Da die Bundesbehörden damit wesentlich weiter gehende Kompetenzen erhalten als heute, sollen nach Ansicht des Bundesrates auch die Rechte der Beschuldigten und ihrer Verteidiger in diesem Verfahren ausgebaut und an die Standards der Voruntersuchung nach Bundesstrafrecht und der kantonalen Prozessordnungen angeglichen werden. Gleichzeitig soll im Rahmen dieses Gesetzgebungspaketes auch die Aufsicht über die Bundesanwaltschaft verbessert werden und ihre Trennung von der präventiven Polizei klarer zum Ausdruck kommen. Mit diesen Massnahmen könnten die unbestrittenen Elemente der 1993 heftig kritisierten Vorschläge des Bundesrates für eine Entflechtung der Bundespolizei und der Bundesanwaltschaft und die Ausgestaltung letzterer als völlig unabhängige Staatsanwaltschaft verwirklicht werden. Die Bundesanwältin soll zwar weiterhin vom Bundesrat gewählt werden und diesem administrativ unterstehen, und sie soll auch weiterhin den Vorsteher des EJPD über wichtige Ermittlungen informieren. Die Aufsicht würde aber in Anbetracht der zusätzlichen strafprozessualen Funktionen grundsätzlich von einer richterlichen Behörde (konkret von der Anklagekammer des Bundesgerichts) ausgeübt werden.

Massnahmen zur Verbesserung der Effizienz und der Rechtsstaatlichkeit in der Strafverfolgung

Mehrfach unter Beschuss geriet Bundesanwältin Carla Del Ponte. So löste eine Telefonüberwachungsaktion gegen verschiedene Journalisten, welche sie veranlasst hatte, um Urhebern von Amtsgeheimnisverletzungen auf die Spur zu kommen, heftige Proteste der Medien aus. Bundesrat Koller verzichtete – mit dem Argument der Gewaltentrennung – zwar auf Massnahmen gegen die eifrige Beamtin, äusserte aber die Meinung, dass er solche Aktionen für unverhältnismässig erachte. Umstritten war auch die Informationspraxis der Bundesanwaltschaft.
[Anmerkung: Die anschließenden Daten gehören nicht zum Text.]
[src/rtl/ps2_scancode_decoder.sv]
// PS/2 set-2 scancode decoder: folds E0/F0/E1 framing into make/break key events
// and queues them in a small first-word-fall-through FIFO for the CPU side.
module ps2_scancode_decoder #(
    parameter int FIFO_DEPTH = 4,
    parameter int TIMEOUT    = 100000
) (
    input  logic       clk,
    input  logic       reset,
    input  logic       dten,
    input  logic [7:0] kdata,
    input  logic       rd,
    output logic       ev_valid,
    output logic [7:0] ev_code,
    output logic       ev_ext,
    output logic       ev_brk,
    output logic       overflow,
    output logic       seq_busy
);

    localparam int AW = (FIFO_DEPTH > 1) ? $clog2(FIFO_DEPTH) : 1;
    localparam int TW = $clog2(TIMEOUT + 1);
    localparam logic [AW:0]   FULL_CNT = (AW + 1)'(FIFO_DEPTH);
    localparam logic [TW-1:0] TO_LAST  = TW'(TIMEOUT - 1);

    typedef enum logic [2:0] {
        ST_IDLE,
        ST_E0,
        ST_F0,
        ST_E0F0,
        ST_PAUSE
    } state_t;

    typedef struct packed {
        logic       ext;
        logic       brk;
        logic [7:0] code;
    } event_t;

    state_t        r_state;
    state_t        w_state_next;
    logic [2:0]    r_pause_cnt;
    logic [TW-1:0] r_to_cnt;
    logic          w_timeout;

    event_t        w_push_ev;
    logic          w_push_req;

    event_t        r_mem [FIFO_DEPTH];
    logic [AW-1:0] r_wr_ptr;
    logic [AW-1:0] r_rd_ptr;
    logic [AW:0]   r_count;
    logic          r_overflow;
    logic          w_empty;
    logic          w_full;
    logic          w_pop;
    logic          w_push;
    event_t        w_head;

    // Bytes that never start or complete a key event in IDLE.
    function automatic logic is_status(input logic [7:0] b);
        return (b == 8'hAA) || (b == 8'hFA) || (b == 8'hFE) ||
               (b == 8'hEE) || (b == 8'h00) || (b == 8'hFF);
    endfunction

    function automatic logic is_fake_shift(input logic [7:0] b);
        return (b == 8'h12) || (b == 8'h59);
    endfunction

    function automatic logic is_prefix(input logic [7:0] b);
        return (b == 8'hE0) || (b == 8'hF0);
    endfunction

    assign w_timeout = (r_state != ST_IDLE) && !dten && (r_to_cnt == TO_LAST);

    always_comb begin
        // NOTE: every output of this block gets a default first so no latch is inferred.
        w_state_next = r_state;
        w_push_req   = 1'b0;
        w_push_ev    = '{ext: 1'b0, brk: 1'b0, code: kdata};
        if (w_timeout) begin
            w_state_next = ST_IDLE;
        end else if (dten) begin
            unique case (r_state)
                ST_IDLE: begin
                    if (kdata == 8'hE0)      w_state_next = ST_E0;
                    else if (kdata == 8'hF0) w_state_next = ST_F0;
                    else if (kdata == 8'hE1) w_state_next = ST_PAUSE;
                    else if (!is_status(kdata)) w_push_req = 1'b1;
                end
                ST_E0: begin
                    if (kdata == 8'hF0)      w_state_next = ST_E0F0;
                    else if (kdata == 8'hE0) w_state_next = ST_E0;
                    else begin
                        w_state_next = ST_IDLE;
                        w_push_ev.ext = 1'b1;
                        w_push_req    = !is_fake_shift(kdata);
                    end
                end
                ST_F0: begin
                    w_state_next  = ST_IDLE;
                    w_push_ev.brk = 1'b1;
                    w_push_req    = !is_prefix(kdata);
                end
                ST_E0F0: begin
                    w_state_next  = ST_IDLE;
                    w_push_ev.ext = 1'b1;
                    w_push_ev.brk = 1'b1;
                    w_push_req    = !is_prefix(kdata) && !is_fake_shift(kdata);
                end
                ST_PAUSE: begin
                    if (r_pause_cnt == 3'd1) begin
                        w_state_next = ST_IDLE;
                        w_push_req   = 1'b1;
                        w_push_ev    = '{ext: 1'b1, brk: 1'b0, code: 8'h77};
                    end
                end
                default: w_state_next = ST_IDLE;
            endcase
        end
    end

    always_ff @(posedge clk or posedge reset) begin
        // NOTE: sequential state uses non-blocking assignments so every register samples pre-edge values.
        if (reset) begin
            r_state     <= ST_IDLE;
            r_pause_cnt <= '0;
            r_to_cnt    <= '0;
        end else begin
            r_state <= w_state_next;
            if (dten && r_state == ST_IDLE && kdata == 8'hE1)
                r_pause_cnt <= 3'd7;
            else if (dten && r_state == ST_PAUSE)
                r_pause_cnt <= r_pause_cnt - 3'd1;
            if (dten || r_state == ST_IDLE || w_timeout)
                r_to_cnt <= '0;
            else
                r_to_cnt <= r_to_cnt + 1'b1;
        end
    end

    assign w_empty = (r_count == '0);
    assign w_full  = (r_count == FULL_CNT);
    assign w_pop   = rd && !w_empty;
    // A pop frees the slot this same cycle, so a push into a full FIFO still lands.
    assign w_push  = w_push_req && (!w_full || w_pop);

    always_ff @(posedge clk or posedge reset) begin
        if (reset) begin
            r_wr_ptr   <= '0;
            r_rd_ptr   <= '0;
            r_count    <= '0;
            r_overflow <= 1'b0;
        end else begin
            if (w_push) r_wr_ptr <= r_wr_ptr + 1'b1;
            if (w_pop)  r_rd_ptr <= r_rd_ptr + 1'b1;
            unique case ({w_push, w_pop})
                2'b10:   r_count <= r_count + 1'b1;
                2'b01:   r_count <= r_count - 1'b1;
                default: r_count <= r_count;
            endcase
            if (w_push_req && !w_push) r_overflow <= 1'b1;
        end
    end

    // NOTE: storage has no reset; the count gates visibility, so stale contents never leak out.
    always_ff @(posedge clk) begin
        if (w_push) r_mem[r_wr_ptr] <= w_push_ev;
    end

    assign w_head   = r_mem[r_rd_ptr];
    assign ev_valid = !w_empty;
    assign ev_code  = w_empty ? 8'h00 : w_head.code;
    assign ev_ext   = !w_empty && w_head.ext;
    assign ev_brk   = !w_empty && w_head.brk;
    assign overflow = r_overflow;
    assign seq_busy = (r_state != ST_IDLE);

endmodule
Der Nationalrat überwies ein Postulat seiner GPK, welches eine klare Koordination und Abgrenzung zwischen der Informationstätigkeit der Verwaltung einerseits und der Strafverfolgungsbehörden andererseits verlangt.
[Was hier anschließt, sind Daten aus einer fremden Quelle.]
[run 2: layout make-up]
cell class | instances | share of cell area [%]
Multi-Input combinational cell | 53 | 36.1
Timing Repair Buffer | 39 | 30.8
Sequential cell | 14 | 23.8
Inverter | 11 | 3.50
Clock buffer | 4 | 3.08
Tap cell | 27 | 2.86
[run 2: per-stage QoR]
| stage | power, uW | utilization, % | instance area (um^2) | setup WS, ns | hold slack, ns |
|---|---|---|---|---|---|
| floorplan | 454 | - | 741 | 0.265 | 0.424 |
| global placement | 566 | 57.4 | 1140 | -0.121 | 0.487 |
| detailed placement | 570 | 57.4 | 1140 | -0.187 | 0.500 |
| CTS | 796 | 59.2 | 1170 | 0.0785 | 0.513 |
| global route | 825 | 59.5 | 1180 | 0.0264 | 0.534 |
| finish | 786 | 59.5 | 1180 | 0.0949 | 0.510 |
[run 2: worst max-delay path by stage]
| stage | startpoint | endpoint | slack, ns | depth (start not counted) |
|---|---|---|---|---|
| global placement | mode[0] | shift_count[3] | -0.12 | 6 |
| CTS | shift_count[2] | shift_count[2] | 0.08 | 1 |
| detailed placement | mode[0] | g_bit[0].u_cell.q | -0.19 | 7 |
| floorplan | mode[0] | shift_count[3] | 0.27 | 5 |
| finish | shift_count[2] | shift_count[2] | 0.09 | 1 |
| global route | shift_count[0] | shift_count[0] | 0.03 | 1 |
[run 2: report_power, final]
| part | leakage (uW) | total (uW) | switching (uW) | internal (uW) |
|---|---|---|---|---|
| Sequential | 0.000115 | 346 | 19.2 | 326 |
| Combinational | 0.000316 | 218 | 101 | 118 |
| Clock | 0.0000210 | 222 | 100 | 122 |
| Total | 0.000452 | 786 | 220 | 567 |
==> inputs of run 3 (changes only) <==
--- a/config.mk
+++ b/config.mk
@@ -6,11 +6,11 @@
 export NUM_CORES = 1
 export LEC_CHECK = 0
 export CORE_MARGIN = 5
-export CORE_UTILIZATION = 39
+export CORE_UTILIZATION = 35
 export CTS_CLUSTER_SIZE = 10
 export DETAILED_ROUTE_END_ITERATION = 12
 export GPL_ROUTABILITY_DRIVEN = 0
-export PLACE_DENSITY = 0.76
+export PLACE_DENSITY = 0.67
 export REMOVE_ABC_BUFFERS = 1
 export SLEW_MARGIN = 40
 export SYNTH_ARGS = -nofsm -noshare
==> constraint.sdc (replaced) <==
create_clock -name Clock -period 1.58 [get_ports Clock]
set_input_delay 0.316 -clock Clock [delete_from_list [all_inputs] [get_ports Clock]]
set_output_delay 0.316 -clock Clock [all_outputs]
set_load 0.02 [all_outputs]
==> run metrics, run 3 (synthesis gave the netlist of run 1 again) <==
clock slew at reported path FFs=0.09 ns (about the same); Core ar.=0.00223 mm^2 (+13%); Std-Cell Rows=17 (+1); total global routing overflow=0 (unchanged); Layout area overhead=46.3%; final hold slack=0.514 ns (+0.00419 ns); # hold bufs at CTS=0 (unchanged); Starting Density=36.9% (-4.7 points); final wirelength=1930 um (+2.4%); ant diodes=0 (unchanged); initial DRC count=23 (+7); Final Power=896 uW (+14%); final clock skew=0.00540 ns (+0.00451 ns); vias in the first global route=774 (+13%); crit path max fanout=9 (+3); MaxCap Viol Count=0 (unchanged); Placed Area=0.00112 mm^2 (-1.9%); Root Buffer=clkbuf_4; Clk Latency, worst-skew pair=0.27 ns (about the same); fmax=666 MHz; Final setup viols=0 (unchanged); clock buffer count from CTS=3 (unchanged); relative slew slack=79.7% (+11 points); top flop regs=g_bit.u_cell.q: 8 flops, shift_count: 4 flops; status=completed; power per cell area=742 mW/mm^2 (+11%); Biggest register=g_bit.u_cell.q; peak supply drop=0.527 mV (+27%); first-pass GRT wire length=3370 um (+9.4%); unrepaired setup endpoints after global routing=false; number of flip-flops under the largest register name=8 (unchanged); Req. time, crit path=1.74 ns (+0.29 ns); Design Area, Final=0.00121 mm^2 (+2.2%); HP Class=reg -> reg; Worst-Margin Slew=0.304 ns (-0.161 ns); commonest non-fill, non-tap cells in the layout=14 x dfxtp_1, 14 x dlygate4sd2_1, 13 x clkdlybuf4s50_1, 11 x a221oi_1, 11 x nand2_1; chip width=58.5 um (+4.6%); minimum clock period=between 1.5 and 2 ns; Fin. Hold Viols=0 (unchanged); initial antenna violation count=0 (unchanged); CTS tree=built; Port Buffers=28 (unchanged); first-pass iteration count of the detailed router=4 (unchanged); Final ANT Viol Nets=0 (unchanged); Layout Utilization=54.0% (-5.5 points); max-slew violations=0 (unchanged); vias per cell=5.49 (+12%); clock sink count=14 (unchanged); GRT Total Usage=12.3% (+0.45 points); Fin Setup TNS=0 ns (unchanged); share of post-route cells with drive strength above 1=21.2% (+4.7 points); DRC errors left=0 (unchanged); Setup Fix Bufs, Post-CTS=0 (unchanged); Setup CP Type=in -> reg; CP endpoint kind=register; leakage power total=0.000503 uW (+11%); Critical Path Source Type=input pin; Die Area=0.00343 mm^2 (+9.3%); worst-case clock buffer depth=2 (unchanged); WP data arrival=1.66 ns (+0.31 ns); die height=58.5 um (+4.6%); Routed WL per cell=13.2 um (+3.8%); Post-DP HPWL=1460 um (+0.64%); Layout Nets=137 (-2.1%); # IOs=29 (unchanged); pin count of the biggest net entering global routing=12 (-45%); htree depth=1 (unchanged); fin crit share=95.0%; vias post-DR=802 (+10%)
## src/rtl/io_port_responder_if.sv

```systemverilog
// Data-bus bundle between the MEM stage (master) and the memory-mapped I/O responder (slave).
interface io_port_responder_if #(
  parameter int ADDR_WIDTH = 10
);
  logic [ADDR_WIDTH-1:0] addr;
  logic [31:0]           wdata;
  logic                  write_en;
  logic                  mem_read;
  logic                  io_hit;
  logic [31:0]           rdata;
  logic                  rd_valid;

  modport master (
    output addr, wdata, write_en, mem_read,
    input  io_hit, rdata, rd_valid
  );

  modport slave (
    input  addr, wdata, write_en, mem_read,
    output io_hit, rdata, rd_valid
  );
endinterface

```

## src/rtl/io_port_responder.sv

```systemverilog
// Memory-mapped I/O responder: button-triggered switch capture ports, status flags and OUTPORT.
// Define IO_DEBOUNCE_EN to debounce the buttons; otherwise a synchronized falling edge captures.
module io_port_responder #(
  parameter int                    ADDR_WIDTH      = 10,
  parameter int                    SW_WIDTH        = 10,
  parameter int                    DEBOUNCE_CYCLES = 50000,
  parameter logic [ADDR_WIDTH-1:0] STATUS_ADDR     = 10'h3F4,
  parameter logic [ADDR_WIDTH-1:0] IN0_ADDR        = 10'h3F8,
  parameter logic [ADDR_WIDTH-1:0] IN1_ADDR        = 10'h3FC
) (
  input  logic                clk,
  input  logic                rst,
  io_port_responder_if.slave  bus,
  input  logic                button0,
  input  logic                button1,
  input  logic [SW_WIDTH-1:0] switches,
  output logic [31:0]         output_port,
  output logic                in0_new,
  output logic                in1_new
);
  if (DEBOUNCE_CYCLES < 2) begin : g_bad_cfg
    $error("DEBOUNCE_CYCLES must be at least 2");
  end

`ifdef IO_DEBOUNCE_EN
  localparam int                CNT_W    = $clog2(DEBOUNCE_CYCLES);
  localparam logic [CNT_W-1:0]  CNT_LAST = CNT_W'(DEBOUNCE_CYCLES - 1);

  typedef enum logic [1:0] {REL, PRESS_WAIT, PRESSED, REL_WAIT} db_state_t;
`endif

  logic [1:0]          btn_meta_reg;
  logic [1:0]          btn_sync_reg;
  logic [SW_WIDTH-1:0] sw_meta_reg;
  logic [SW_WIDTH-1:0] sw_sync_reg;
  logic [1:0]          capture;
  logic [1:0]          new_flag;
  logic [31:0]         inport [2];
  logic                hit_any;
  logic                rd_accept;
  logic [31:0]         rd_mux;
  logic [31:0]         rdata_reg;
  logic                rd_valid_reg;
  logic [31:0]         output_port_reg;

  // Buttons idle high, so their synchronizers reset to the released level.
  always_ff @(posedge clk or negedge rst) begin
    if (!rst) begin
      btn_meta_reg <= 2'b11;
      btn_sync_reg <= 2'b11;
      sw_meta_reg  <= '0;
      sw_sync_reg  <= '0;
    end else begin
      btn_meta_reg <= {button1, button0};
      btn_sync_reg <= btn_meta_reg;
      sw_meta_reg  <= switches;
      sw_sync_reg  <= sw_meta_reg;
    end
  end

  assign hit_any    = (bus.addr == STATUS_ADDR) || (bus.addr == IN0_ADDR) || (bus.addr == IN1_ADDR);
  assign bus.io_hit = hit_any && (bus.write_en || bus.mem_read);
  // A store takes priority over a simultaneous load: no read response then.
  assign rd_accept  = bus.mem_read && bus.io_hit && !bus.write_en;

  always_comb begin
    rd_mux = '0;
    if (bus.addr == STATUS_ADDR)   rd_mux = {30'b0, new_flag[1], new_flag[0]};
    else if (bus.addr == IN0_ADDR) rd_mux = inport[0];
    else if (bus.addr == IN1_ADDR) rd_mux = inport[1];
  end

  always_ff @(posedge clk or negedge rst) begin
    if (!rst) begin
      rdata_reg       <= '0;
      rd_valid_reg    <= 1'b0;
      output_port_reg <= '0;
    end else begin
      rd_valid_reg <= rd_accept;
      rdata_reg    <= rd_accept ? rd_mux : 32'd0;
      if (bus.write_en && (bus.addr == IN1_ADDR)) output_port_reg <= bus.wdata;
    end
  end

  assign bus.rdata    = rdata_reg;
  assign bus.rd_valid = rd_valid_reg;
  assign output_port  = output_port_reg;
  assign in0_new      = new_flag[0];
  assign in1_new      = new_flag[1];

  for (genvar gi = 0; gi < 2; gi++) begin : g_btn
    localparam logic [ADDR_WIDTH-1:0] PORT_ADDR = (gi == 0) ? IN0_ADDR : IN1_ADDR;

    logic [31:0] inport_reg;
    logic        new_reg;
    logic        rd_this;

`ifdef IO_DEBOUNCE_EN
    db_state_t        state_reg, state_next;
    logic [CNT_W-1:0] cnt_reg, cnt_next;
    logic             cap;

    always_ff @(posedge clk or negedge rst) begin
      if (!rst) begin
        state_reg <= REL;
        cnt_reg   <= '0;
      end else begin
        state_reg <= state_next;
        cnt_reg   <= cnt_next;
      end
    end

    // A bounce inside either WAIT state falls back to the previous stable level.
    always_comb begin
      state_next = state_reg;
      cnt_next   = cnt_reg;
      cap        = 1'b0;
      case (state_reg)
        REL: begin
          if (!btn_sync_reg[gi]) begin
            state_next = PRESS_WAIT;
            cnt_next   = '0;
          end
        end
        PRESS_WAIT: begin
          if (btn_sync_reg[gi]) begin
            state_next = REL;
            cnt_next   = '0;
          end else if (cnt_reg == CNT_LAST) begin
            state_next = PRESSED;
            cnt_next   = '0;
            cap        = 1'b1;
          end else begin
            cnt_next = cnt_reg + 1'b1;
          end
        end
        PRESSED: begin
          if (btn_sync_reg[gi]) begin
            state_next = REL_WAIT;
            cnt_next   = '0;
          end
        end
        REL_WAIT: begin
          if (!btn_sync_reg[gi]) begin
            state_next = PRESSED;
            cnt_next   = '0;
          end else if (cnt_reg == CNT_LAST) begin
            state_next = REL;
            cnt_next   = '0;
          end else begin
            cnt_next = cnt_reg + 1'b1;
          end
        end
        default: begin
          state_next = REL;
          cnt_next   = '0;
        end
      endcase
    end

    assign capture[gi] = cap;
`else
    logic prev_reg;

    always_ff @(posedge clk or negedge rst) begin
      if (!rst) prev_reg <= 1'b1;
      else      prev_reg <= btn_sync_reg[gi];
    end

    assign capture[gi] = prev_reg && !btn_sync_reg[gi];
`endif

    assign rd_this = rd_accept && (bus.addr == PORT_ADDR);

    // Capture beats a same-cycle read for the flag; the read still returns the old value.
    always_ff @(posedge clk or negedge rst) begin
      if (!rst) begin
        inport_reg <= '0;
        new_reg    <= 1'b0;
      end else if (capture[gi]) begin
        inport_reg <= 32'(sw_sync_reg);
        new_reg    <= 1'b1;
      end else if (rd_this) begin
        new_reg    <= 1'b0;
      end
    end

    assign inport[gi]   = inport_reg;
    assign new_flag[gi] = new_reg;
  end
endmodule

```

## src/flat_wrapper.sv

```systemverilog
// flat-port wrapper written by rule: the top's interface ports become plain ports
module io_port_responder_flat 
#(
  parameter int                    ADDR_WIDTH      = 10,
  parameter int                    SW_WIDTH        = 10,
  parameter int                    DEBOUNCE_CYCLES = 50000,
  parameter logic [ADDR_WIDTH-1:0] STATUS_ADDR     = 10'h3F4,
  parameter logic [ADDR_WIDTH-1:0] IN0_ADDR        = 10'h3F8,
  parameter logic [ADDR_WIDTH-1:0] IN1_ADDR        = 10'h3FC
)
  (clk, rst, button0, button1, switches, output_port, in0_new, in1_new, bus_addr, bus_wdata, bus_write_en, bus_mem_read, bus_io_hit, bus_rdata, bus_rd_valid);
  io_port_responder_if #(.ADDR_WIDTH(ADDR_WIDTH)) bus_i ();
  input  logic clk;
  input  logic rst;
  input  logic button0;
  input  logic button1;
  input  logic [SW_WIDTH-1:0] switches;
  output logic [31:0] output_port;
  output logic in0_new;
  output logic in1_new;
  input wire logic [$bits(bus_i.addr)-1:0] bus_addr;
  input wire logic [$bits(bus_i.wdata)-1:0] bus_wdata;
  input wire logic [$bits(bus_i.write_en)-1:0] bus_write_en;
  input wire logic [$bits(bus_i.mem_read)-1:0] bus_mem_read;
  output wire logic [$bits(bus_i.io_hit)-1:0] bus_io_hit;
  output wire logic [$bits(bus_i.rdata)-1:0] bus_rdata;
  output wire logic [$bits(bus_i.rd_valid)-1:0] bus_rd_valid;
  assign bus_i.addr = bus_addr;
  assign bus_i.wdata = bus_wdata;
  assign bus_i.write_en = bus_write_en;
  assign bus_i.mem_read = bus_mem_read;
  assign bus_io_hit = bus_i.io_hit;
  assign bus_rdata = bus_i.rdata;
  assign bus_rd_valid = bus_i.rd_valid;
  io_port_responder #(.ADDR_WIDTH(ADDR_WIDTH), .SW_WIDTH(SW_WIDTH), .DEBOUNCE_CYCLES(DEBOUNCE_CYCLES), .STATUS_ADDR(STATUS_ADDR), .IN0_ADDR(IN0_ADDR), .IN1_ADDR(IN1_ADDR)) u_core (.clk(clk), .rst(rst), .bus(bus_i), .button0(button0), .button1(button1), .switches(switches), .output_port(output_port), .in0_new(in0_new), .in1_new(in1_new));
endmodule
```
## src/rtl/parametrik_denetim_birimi.sv

```systemverilog
// -----------------------------------------------------------------------------
// parametrik_denetim_birimi
//   Hazard/control unit for the GETIR -> COZ -> YURUT pipeline.
//   - Forwarding select for KAYNAK_SAYISI source operands against ILERI_ASAMA
//     producing stages (stage 0 = YURUT, youngest; higher index = older).
//   - Load-use stall: COZ/GETIR hold while the selected producer's result is
//     not yet available, and a bubble is pushed into YURUT.
//   - Misprediction flush. If it arrives while GETIR is not ready, the flush
//     is remembered until GETIR's next ready cycle.
//   - Startup stall of BASLANGIC_CEVRIM cycles (BASLAT) for cache valid-bit
//     clearing, then CALIS until reset.
//   - Saturating counter of hazard-stall cycles.
// Ports
//   clk_i, rst_ni                         clock, async active-low reset
//   gtr_yanlis_tahmin_i, gtr_hazir_i      misprediction, GETIR valid
//   gtr_durdur_o, gtr_bosalt_o            GETIR hold / flush
//   cyo_rs_adres_i, cyo_rs_gecerli_i      COZ source addresses / read-enables
//   cyo_yonlendir_kontrol_o               per-source select: 0 none, i+1 stage i
//   cyo_durdur_o, cyo_bosalt_o            COZ hold / flush
//   ileri_yaz_yazmac_i, ileri_rd_adres_i  producer write-enable / rd address
//   ileri_veri_hazir_i                    producer result available
//   yrt_hazir_i                           YURUT done (multi-cycle ops)
//   yrt_durdur_o, yrt_bosalt_o            YURUT hold / bubble
//   durum_o                               0 BASLAT, 1 CALIS
//   durma_sayac_o                         hazard-stall cycles, saturating
// -----------------------------------------------------------------------------
module parametrik_denetim_birimi #(
  parameter int ADRES_BIT        = 5,
  parameter int KAYNAK_SAYISI    = 2,
  parameter int ILERI_ASAMA      = 2,
  parameter int BASLANGIC_CEVRIM = 256,
  parameter int SAYAC_BIT        = 16,
  localparam int SEC_BIT         = $clog2(ILERI_ASAMA + 1)
) (
  input  logic                               clk_i,
  input  logic                               rst_ni,
  input  logic                               gtr_yanlis_tahmin_i,
  input  logic                               gtr_hazir_i,
  output logic                               gtr_durdur_o,
  output logic                               gtr_bosalt_o,
  input  logic [KAYNAK_SAYISI*ADRES_BIT-1:0] cyo_rs_adres_i,
  input  logic [KAYNAK_SAYISI-1:0]           cyo_rs_gecerli_i,
  output logic [KAYNAK_SAYISI*SEC_BIT-1:0]   cyo_yonlendir_kontrol_o,
  output logic                               cyo_durdur_o,
  output logic                               cyo_bosalt_o,
  input  logic [ILERI_ASAMA-1:0]             ileri_yaz_yazmac_i,
  input  logic [ILERI_ASAMA*ADRES_BIT-1:0]   ileri_rd_adres_i,
  input  logic [ILERI_ASAMA-1:0]             ileri_veri_hazir_i,
  input  logic                               yrt_hazir_i,
  output logic                               yrt_durdur_o,
  output logic                               yrt_bosalt_o,
  output logic                               durum_o,
  output logic [SAYAC_BIT-1:0]               durma_sayac_o
);

  localparam int                BS_BIT = (BASLANGIC_CEVRIM > 2) ? $clog2(BASLANGIC_CEVRIM) : 1;
  localparam logic [BS_BIT-1:0] BS_SON = BS_BIT'(BASLANGIC_CEVRIM - 1);

  typedef enum logic {
    BASLAT = 1'b0,
    CALIS  = 1'b1
  } durum_t;

  durum_t                             durum_q, durum_d;
  logic [BS_BIT-1:0]                  sayac_q;
  logic                               bekleyen_bosalt_q;
  logic [SAYAC_BIT-1:0]               durma_sayac_q;

  logic [KAYNAK_SAYISI*SEC_BIT-1:0]   yonlendir;
  logic [SEC_BIT-1:0]                 sec;
  logic                               sec_hazir;
  logic                               tehlike;
  logic                               baslat;
  logic                               bosalt;
  logic                               tehlike_etkin;

  // ---------------------------------------------------------------------------
  // State register
  // ---------------------------------------------------------------------------
  // NOTE: sequential state uses non-blocking assignments so every register
  // samples the pre-edge values regardless of statement order.
  always_ff @(posedge clk_i or negedge rst_ni) begin
    if (!rst_ni) begin
      durum_q           <= BASLAT;
      sayac_q           <= '0;
      bekleyen_bosalt_q <= 1'b0;
      durma_sayac_q     <= '0;
    end else begin
      durum_q <= durum_d;
      if (durum_q == BASLAT && sayac_q != BS_SON) begin
        sayac_q <= sayac_q + 1'b1;
      end
      // Remembered flush is only meaningful once running; during BASLAT the
      // pipeline is flushed unconditionally anyway.
      if (durum_q == CALIS) begin
        if (gtr_hazir_i) begin
          bekleyen_bosalt_q <= 1'b0;
        end else if (gtr_yanlis_tahmin_i) begin
          bekleyen_bosalt_q <= 1'b1;
        end
      end
      if (durum_q == CALIS && tehlike_etkin && durma_sayac_q != '1) begin
        durma_sayac_q <= durma_sayac_q + 1'b1;
      end
    end
  end

  // ---------------------------------------------------------------------------
  // Next-state logic
  // ---------------------------------------------------------------------------
  // NOTE: every always_comb output gets a default first so no path leaves a
  // signal unassigned, which would otherwise infer a latch.
  always_comb begin
    durum_d = durum_q;
    if (durum_q == BASLAT && sayac_q == BS_SON) begin
      durum_d = CALIS;
    end
  end

  // ---------------------------------------------------------------------------
  // Forwarding select and load-use detection.
  // Scanning from the oldest stage down lets the youngest match overwrite, so
  // the most recent producer wins even if its data is not ready yet; older
  // copies of the same register are stale.
  // ---------------------------------------------------------------------------
  always_comb begin
    yonlendir = '0;
    tehlike   = 1'b0;
    sec       = '0;
    sec_hazir = 1'b1;
    for (int k = 0; k < KAYNAK_SAYISI; k++) begin
      sec       = '0;
      sec_hazir = 1'b1;
      for (int i = ILERI_ASAMA - 1; i >= 0; i--) begin
        if (cyo_rs_gecerli_i[k] && ileri_yaz_yazmac_i[i] &&
            cyo_rs_adres_i[k*ADRES_BIT +: ADRES_BIT] == ileri_rd_adres_i[i*ADRES_BIT +: ADRES_BIT] &&
            cyo_rs_adres_i[k*ADRES_BIT +: ADRES_BIT] != '0) begin
          sec       = SEC_BIT'(i + 1);
          sec_hazir = ileri_veri_hazir_i[i];
        end
      end
      yonlendir[k*SEC_BIT +: SEC_BIT] = sec;
      if (!sec_hazir) begin
        tehlike = 1'b1;
      end
    end
  end

  // ---------------------------------------------------------------------------
  // Outputs. BASLAT forces every hold/flush; a flushed COZ instruction cannot
  // raise a stall. yrt_durdur_o follows GETIR because both share one memory
  // port.
  // ---------------------------------------------------------------------------
  always_comb begin
    baslat        = (durum_q == BASLAT);
    bosalt        = baslat | gtr_yanlis_tahmin_i | bekleyen_bosalt_q;
    tehlike_etkin = tehlike & ~bosalt;

    gtr_bosalt_o            = bosalt;
    cyo_bosalt_o            = bosalt;
    gtr_durdur_o            = baslat | ~gtr_hazir_i | ~yrt_hazir_i | tehlike_etkin;
    cyo_durdur_o            = baslat | ~gtr_hazir_i | ~yrt_hazir_i | tehlike_etkin;
    yrt_durdur_o            = baslat | ~gtr_hazir_i;
    yrt_bosalt_o            = ~baslat & tehlike_etkin & gtr_hazir_i & yrt_hazir_i;
    cyo_yonlendir_kontrol_o = baslat ? '0 : yonlendir;
    durum_o                 = ~baslat;
    durma_sayac_o           = durma_sayac_q;
  end

endmodule
```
Telefonüberwachungsaktion gegen verschiedene Journalisten

Der im Vorjahr in die Vernehmlassung gegebene Vorentwurf für ein Gesetz über den Einsatz von verdeckten Ermittlern bei der Polizei gab bei den Kantonen und den bürgerlichen Parteien zu wenig Kritik Anlass. Die SP und der Schweizerische Anwaltsverband lehnten das neue Gesetz hingegen ab; erstere, weil die Verfassung dem Bund keine entsprechenden Kompetenzen einräume, letzterer, weil die Arbeit von verdeckten Ermittlern gegen rechtsstaatliche Prinzipien verstossen würde. Trotz dieser grundsätzlichen Kritik beauftragte der Bundesrat das EJPD mit der Ausarbeitung einer entsprechenden Vorlage. Als zusätzliche Massnahme vor allem im Kampf gegen das organisierte Verbrechen forderte Bundesanwältin Del Ponte wiederholt die Einführung einer Kronzeugenregelung nach italienischem oder deutschem Vorbild, welche aussagewilligen Delinquenten Strafmilderung oder -verschonung zusichert.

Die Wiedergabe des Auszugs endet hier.